Snake River Correctional Institution
- Location: Malheur County, Oregon, near Ontario; 44°04′44″N 117°03′58″W﻿ / ﻿44.079°N 117.066°W;
- Status: Operational
- Security class: Medium with co-located Minimum
- Capacity: 3,050
- Population: 2,940
- Opened: 1991; 35 years ago
- Managed by: ODOC
- Warden: Joe Woodland
- Website: Oregon prisons

= Snake River Correctional Institution =

Medium security prison in Oregon, U.S.

Snake River Correctional Institution (SRCI) is a medium security men's prison in the western United States in eastern Oregon. The largest facility in the Oregon Department of Corrections system, it is located in unincorporated northeastern Malheur County, about 5 mi northwest of central Ontario, which is near the Snake River.

== History ==
The state's prison siting committee selected the Ontario site in October 1989 for a medium security prison that could house up to 3,000 inmates, which Governor Neil Goldschmidt approved later in the month.
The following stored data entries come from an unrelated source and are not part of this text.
<file path="config.mk">
export PLATFORM = sky130hd
export DESIGN_NAME = dmem_arbiter_flat
export DESIGN_NICKNAME = d
export VERILOG_FILES = /design/src/rtl/dmem_arb_pkg.sv /design/src/rtl/dmem_arbiter_if.sv /design/src/rtl/dmem_arb_starve_cnt.sv /design/src/rtl/dmem_arbiter.sv /design/src/flat_wrapper.sv
export SDC_FILE = /design/constraint.sdc
export NUM_CORES = 1
export LEC_CHECK = 0
export ABC_AREA = 1
export BUFFER_PORTS_ARGS = -buffer_cell sky130_fd_sc_hd__buf_4
export CAP_MARGIN = 0
export CORE_AREA = 2 2 114 116
export DETAILED_ROUTE_END_ITERATION = 8
export DIE_AREA = 0 0 116 118
export PLACE_DENSITY = 0.55
export SLEW_MARGIN = 25
export SYNTH_ARGS = -nofsm -noshare
export SYNTH_HDL_FRONTEND = slang
export SYNTH_HIERARCHICAL = 1
export SYNTH_SLANG_ARGS = --single-unit
</file>
<file path="constraint.sdc">
create_clock -name clk -period 1.4 [get_ports clk]
set_input_delay 0.14 -clock clk [delete_from_list [all_inputs] [get_ports clk]]
set_output_delay 0.14 -clock clk [all_outputs]
set_load 0.005 [all_outputs]
</file>
<file path="src/rtl/dmem_arb_pkg.sv">
// dmem_arb_pkg: shared types for the data-memory arbiter.
// FSM states, grant encoding and starvation counter sizing.
package dmem_arb_pkg;

    typedef enum logic {
        ST_NORM  = 1'b0,
        ST_FORCE = 1'b1
    } state_e;

    typedef enum logic [1:0] {
        GNT_NONE = 2'd0,
        GNT_CPU  = 2'd1,
        GNT_DMA  = 2'd2
    } gnt_e;

    function automatic int cnt_width(input int limit);
        return (limit < 1) ? 1 : $clog2(limit + 1);
    endfunction

endpackage

</file>
<file path="src/rtl/dmem_arbiter_if.sv">
// dmem_arbiter_if: CPU MEM-stage, DMA and data-memory signals.
// slave = arbiter side, master = surrounding pipeline/memory side.
interface dmem_arbiter_if;
    import dmem_arb_pkg::*;

    logic        cpu_req;
    logic        cpu_we;
    logic [31:0] cpu_addr;
    logic [31:0] cpu_wdata;
    logic [31:0] cpu_rdata;
    logic        cpu_stall;

    logic        dma_valid;
    logic        dma_ready;
    logic        dma_we;
    logic [31:0] dma_addr;
    logic [31:0] dma_wdata;
    logic [31:0] dma_rdata;
    logic        dma_rvalid;

    logic        mem_we;
    logic [31:0] mem_addr;
    logic [31:0] mem_wdata;
    logic [31:0] mem_rdata;

    modport slave (
        input  cpu_req, cpu_we, cpu_addr, cpu_wdata,
        output cpu_rdata, cpu_stall,
        input  dma_valid, dma_we, dma_addr, dma_wdata,
        output dma_ready, dma_rdata, dma_rvalid,
        output mem_we, mem_addr, mem_wdata,
        input  mem_rdata
    );

    modport master (
        output cpu_req, cpu_we, cpu_addr, cpu_wdata,
        input  cpu_rdata, cpu_stall,
        output dma_valid, dma_we, dma_addr, dma_wdata,
        input  dma_ready, dma_rdata, dma_rvalid,
        input  mem_we, mem_addr, mem_wdata,
        output mem_rdata
    );

endinterface

</file>
<file path="src/rtl/dmem_arb_starve_cnt.sv">
// dmem_arb_starve_cnt: counts consecutive refused DMA cycles and
// requests a forced DMA slot on the last allowed refusal.
module dmem_arb_starve_cnt
    import dmem_arb_pkg::*;
#(
    parameter int STARVE_LIMIT = 4
) (
    input  logic clk,
    input  logic rst_n,
    input  logic dma_valid,
    input  logic dma_grant,
    output logic force_req
);

    localparam int CW = cnt_width(STARVE_LIMIT);
    localparam logic [CW-1:0] LIM    = CW'(STARVE_LIMIT);
    localparam logic [CW-1:0] LIM_M1 = CW'(STARVE_LIMIT - 1);

    logic [CW-1:0] wait_cnt;

    // Saturating refusal counter, cleared whenever the DMA is served
    always_ff @(posedge clk or negedge rst_n) begin
        if (!rst_n) begin
            wait_cnt <= '0;
        end else if (dma_grant) begin
            wait_cnt <= '0;
        end else if (dma_valid && wait_cnt != LIM) begin
            wait_cnt <= wait_cnt + 1'b1;
        end
    end

    assign force_req = dma_valid & ~dma_grant & (wait_cnt == LIM_M1);

endmodule

</file>
<file path="src/rtl/dmem_arbiter.sv">
// dmem_arbiter: shares the data memory between CPU MEM stage and DMA.
// Define DMEM_ARB_STARVE_EN to add the DMA starvation guard (ST_FORCE).
module dmem_arbiter
    import dmem_arb_pkg::*;
#(
    parameter int STARVE_LIMIT = 4
) (
    input  logic          clk,
    input  logic          rst_n,
    dmem_arbiter_if.slave bus
);

    gnt_e        gnt;
    logic        rd_acc;
    logic        rvalid_q;
    logic [31:0] rdata_q;

`ifdef DMEM_ARB_STARVE_EN
    state_e state;
    state_e state_nxt;
    logic   force_req;

    // FSM state register
    always_ff @(posedge clk or negedge rst_n) begin
        if (!rst_n) begin
            state <= ST_NORM;
        end else begin
            state <= state_nxt;
        end
    end

    // Next state: a starved DMA earns exactly one forced slot
    always_comb begin
        state_nxt = ST_NORM;
        if (state == ST_NORM && force_req) begin
            state_nxt = ST_FORCE;
        end
    end

    // Grant: forced slot goes to DMA, otherwise CPU has priority
    always_comb begin
        gnt = GNT_NONE;
        if (state == ST_FORCE) begin
            if (bus.dma_valid) begin
                gnt = GNT_DMA;
            end
        end else if (bus.cpu_req) begin
            gnt = GNT_CPU;
        end else if (bus.dma_valid) begin
            gnt = GNT_DMA;
        end
    end

    dmem_arb_starve_cnt #(
        .STARVE_LIMIT(STARVE_LIMIT)
    ) u_starve_cnt (
        .clk       (clk),
        .rst_n     (rst_n),
        .dma_valid (bus.dma_valid),
        .dma_grant (gnt == GNT_DMA),
        .force_req (force_req)
    );

    assign bus.cpu_stall = bus.cpu_req & (gnt != GNT_CPU) & rst_n;
`else
    logic unused_cfg;
    assign unused_cfg = ^STARVE_LIMIT;

    // Grant: strict CPU priority, DMA only on idle CPU cycles
    always_comb begin
        gnt = GNT_NONE;
        if (bus.cpu_req) begin
            gnt = GNT_CPU;
        end else if (bus.dma_valid) begin
            gnt = GNT_DMA;
        end
    end

    assign bus.cpu_stall = 1'b0;
`endif

    assign bus.dma_ready = (gnt == GNT_DMA) & rst_n;
    assign bus.cpu_rdata = bus.mem_rdata;

    // Memory mux: CPU drives the bus unless the DMA owns the slot
    always_comb begin
        bus.mem_addr  = bus.cpu_addr;
        bus.mem_wdata = bus.cpu_wdata;
        bus.mem_we    = 1'b0;
        case (gnt)
            GNT_CPU: begin
                bus.mem_we = bus.cpu_we & rst_n;
            end
            GNT_DMA: begin
                bus.mem_addr  = bus.dma_addr;
                bus.mem_wdata = bus.dma_wdata;
                bus.mem_we    = bus.dma_we & rst_n;
            end
            default: begin
                bus.mem_we = 1'b0;
            end
        endcase
    end

    assign rd_acc = (gnt == GNT_DMA) & ~bus.dma_we;

    // DMA read return register, one-cycle valid pulse
    always_ff @(posedge clk or negedge rst_n) begin
        if (!rst_n) begin
            rvalid_q <= 1'b0;
            rdata_q  <= '0;
        end else begin
            rvalid_q <= rd_acc;
            if (rd_acc) begin
                rdata_q <= bus.mem_rdata;
            end
        end
    end

    assign bus.dma_rvalid = rvalid_q;
    assign bus.dma_rdata  = rdata_q;

endmodule
</file>
<file path="src/flat_wrapper.sv">
// flat-port wrapper written by rule: the top's interface ports become plain ports
module dmem_arbiter_flat import dmem_arb_pkg::*;
#(
    parameter int STARVE_LIMIT = 4
)
  (clk, rst_n, bus_cpu_req, bus_cpu_we, bus_cpu_addr, bus_cpu_wdata, bus_cpu_rdata, bus_cpu_stall, bus_dma_valid, bus_dma_we, bus_dma_addr, bus_dma_wdata, bus_dma_ready, bus_dma_rdata, bus_dma_rvalid, bus_mem_we, bus_mem_addr, bus_mem_wdata, bus_mem_rdata);
  dmem_arbiter_if bus_i ();
  input  logic clk;
  input  logic rst_n;
  input wire logic [$bits(bus_i.cpu_req)-1:0] bus_cpu_req;
  input wire logic [$bits(bus_i.cpu_we)-1:0] bus_cpu_we;
  input wire logic [$bits(bus_i.cpu_addr)-1:0] bus_cpu_addr;
  input wire logic [$bits(bus_i.cpu_wdata)-1:0] bus_cpu_wdata;
  output wire logic [$bits(bus_i.cpu_rdata)-1:0] bus_cpu_rdata;
  output wire logic [$bits(bus_i.cpu_stall)-1:0] bus_cpu_stall;
  input wire logic [$bits(bus_i.dma_valid)-1:0] bus_dma_valid;
  input wire logic [$bits(bus_i.dma_we)-1:0] bus_dma_we;
  input wire logic [$bits(bus_i.dma_addr)-1:0] bus_dma_addr;
  input wire logic [$bits(bus_i.dma_wdata)-1:0] bus_dma_wdata;
  output wire logic [$bits(bus_i.dma_ready)-1:0] bus_dma_ready;
  output wire logic [$bits(bus_i.dma_rdata)-1:0] bus_dma_rdata;
  output wire logic [$bits(bus_i.dma_rvalid)-1:0] bus_dma_rvalid;
  output wire logic [$bits(bus_i.mem_we)-1:0] bus_mem_we;
  output wire logic [$bits(bus_i.mem_addr)-1:0] bus_mem_addr;
  output wire logic [$bits(bus_i.mem_wdata)-1:0] bus_mem_wdata;
  input wire logic [$bits(bus_i.mem_rdata)-1:0] bus_mem_rdata;
  assign bus_i.cpu_req = bus_cpu_req;
  assign bus_i.cpu_we = bus_cpu_we;
  assign bus_i.cpu_addr = bus_cpu_addr;
  assign bus_i.cpu_wdata = bus_cpu_wdata;
  assign bus_cpu_rdata = bus_i.cpu_rdata;
  assign bus_cpu_stall = bus_i.cpu_stall;
  assign bus_i.dma_valid = bus_dma_valid;
  assign bus_i.dma_we = bus_dma_we;
  assign bus_i.dma_addr = bus_dma_addr;
  assign bus_i.dma_wdata = bus_dma_wdata;
  assign bus_dma_ready = bus_i.dma_ready;
  assign bus_dma_rdata = bus_i.dma_rdata;
  assign bus_dma_rvalid = bus_i.dma_rvalid;
  assign bus_mem_we = bus_i.mem_we;
  assign bus_mem_addr = bus_i.mem_addr;
  assign bus_mem_wdata = bus_i.mem_wdata;
  assign bus_i.mem_rdata = bus_mem_rdata;
  dmem_arbiter #(.STARVE_LIMIT(STARVE_LIMIT)) u_core (.clk(clk), .rst_n(rst_n), .bus(bus_i));
endmodule
</file>
==> impl_metrics.toml <==
[setup_path]
critPathMaxFanout = 17
reg2reg_from = "u_core/bus.dma_rdata[0]$_DFFE_PN0P_"
critPathSlowestCell = "dlygate4sd3_1"
crit_type = "input port to primary output"
start_kind = "input port"
required_ps = 1260
cp-startpoint = "rst_n"
slowest_delay_ps = 540
r2r_slack_ps = 790
end_kind = "primary output"
reg2reg_to = "u_core/bus.dma_rdata[0]$_DFFE_PN0P_"
arrival_ps = 1150
worst-path-buf-inv = 3
r2r_cells = 2
cpLargestDelayFamily = "buffers and inverters"
cp_cell_sequence = "dlygate4sd3_1, buf_6, nand3_1, nand2_1, buf_4"

[synthesis]
ys_seq_area_share_pct = 33.8
yosys.cell_types.count = 13
syn_inst = 394
avgSynthCellArea_um2 = 6.19
ys_top_cells_by_area = "nand2_1 40%, dfrtp_1 34%, buf_4 12%, nand4_1 8.2%, buf_2 2.3%"
yosys_warnings = 6
synth_top_area_share_pct = 39.5
synth_nets = 560
synth_seq_cells = 33
yosys.area.top_type = "nand2_1"
synth_area_mm2 = 0.00244

[detailed_routing]
wl_per_cell_um = 13.9
viasPerCell = 4.07
vias = 3342
first_pass_iters = 4
drc_errors = 0
ant_nets = 0
finalWirelength_um = 11400
first_iter_violations = 112

[pwr]
leakage_nw = 2.88
power_frac_seq_pct = 30.3
switching_share_pct = 27.5
p_sw_mw = 1.08
ir_worst_vdd_mv = 0.765
total_power_mw = 3.93
p_per_area_mw_per_mm2 = 819
intPower_mw = 2.85
combPwrFrac_pct = 37.1
clkPwrFrac_pct = 32.7

[sta]
fmax_mhz = 772
maxSlewViolCount = 0
setup_ws_ps = 105
skew_ps = 0
hold_viol_final = 0
rsz0062_at_grt = "false"
setup_tns_ps = 0
setup_viol = 0
period_needed_ps = 1290
finalCritPeriodShare_pct = 92.5

[place]
io_buffers = 296
hpwlAfterDp_um = 9190
place_ws_ps = 148
routabilityCongestion = 0.875

[floorplanning]
pin_count = 298
dieArea_mm2 = 0.0137
fp.coreArea_mm2 = 0.0124
die_h_um = 118
die_w_um = 116
start_util_pct = 19.7
core.rowCount = 41

[final_layout]
antenna_cells = 0
areaGrowthSynthToFinish_pct = 96.6
fill_cells = 1359
layout_common_cells = "301 x buf_4, 257 x nand2_1, 33 x dfrtp_1"
final_common_cell = "buf_4"
fin_nets = 814
final_layout_size_suffix_gt1_share_pct = 48.8

[worst_hold_path]
min_from = "bus_mem_rdata[30]"
worstHoldEndpoint = "u_core/bus.dma_rdata[30]$_DFFE_PN0P_"
hp-class = "input port to register"
hold_depth = 3

[global_routing]
grt_pass1_wl_um = 16700
grt_max_degree = 66
grt.overflow.total = 0
grt_pass1_vias = 3214
antenna_found_initial = 0
track_usage_pct = 15.5

[cts]
clock_latency_ps = 280
ctsHtreeMaxLevel = 2
cts.clk_slew.worst_paths_ps = 50
cts.sinks = 33
cts-root-buf = "clkbuf_16"
cts_buffers = 5
cts_buffer_depth = 2
cts_tree = "built"
cts_setup_buffers = 0

[flow_run]
maxCapViolations = 0

[run_status]
outcome = "finished clean"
SRCI opened in August 1991 with 576 medium and 72 minimum security beds.

In 1994, the Oregon Legislature approved a $175 million expansion; built by Hoffman Construction, it was completed in 1998. At the time, it was the largest public works project in the state's history.

== Operations ==
Currently, the prison houses 2,336 medium security beds, 154 minimum security beds, and 510 beds in specialized units such as administrative segregation, disciplinary segregation, intensive management, and the infirmary/hospice. It is staffed by approximately 900 employees.

Among the prison industries housed at Snake River are a commercial call center, a metal shop that manufactures road signs for the state, and a building trades program that manufactures small modular structures such as comfort stations and gatehouses for the state parks.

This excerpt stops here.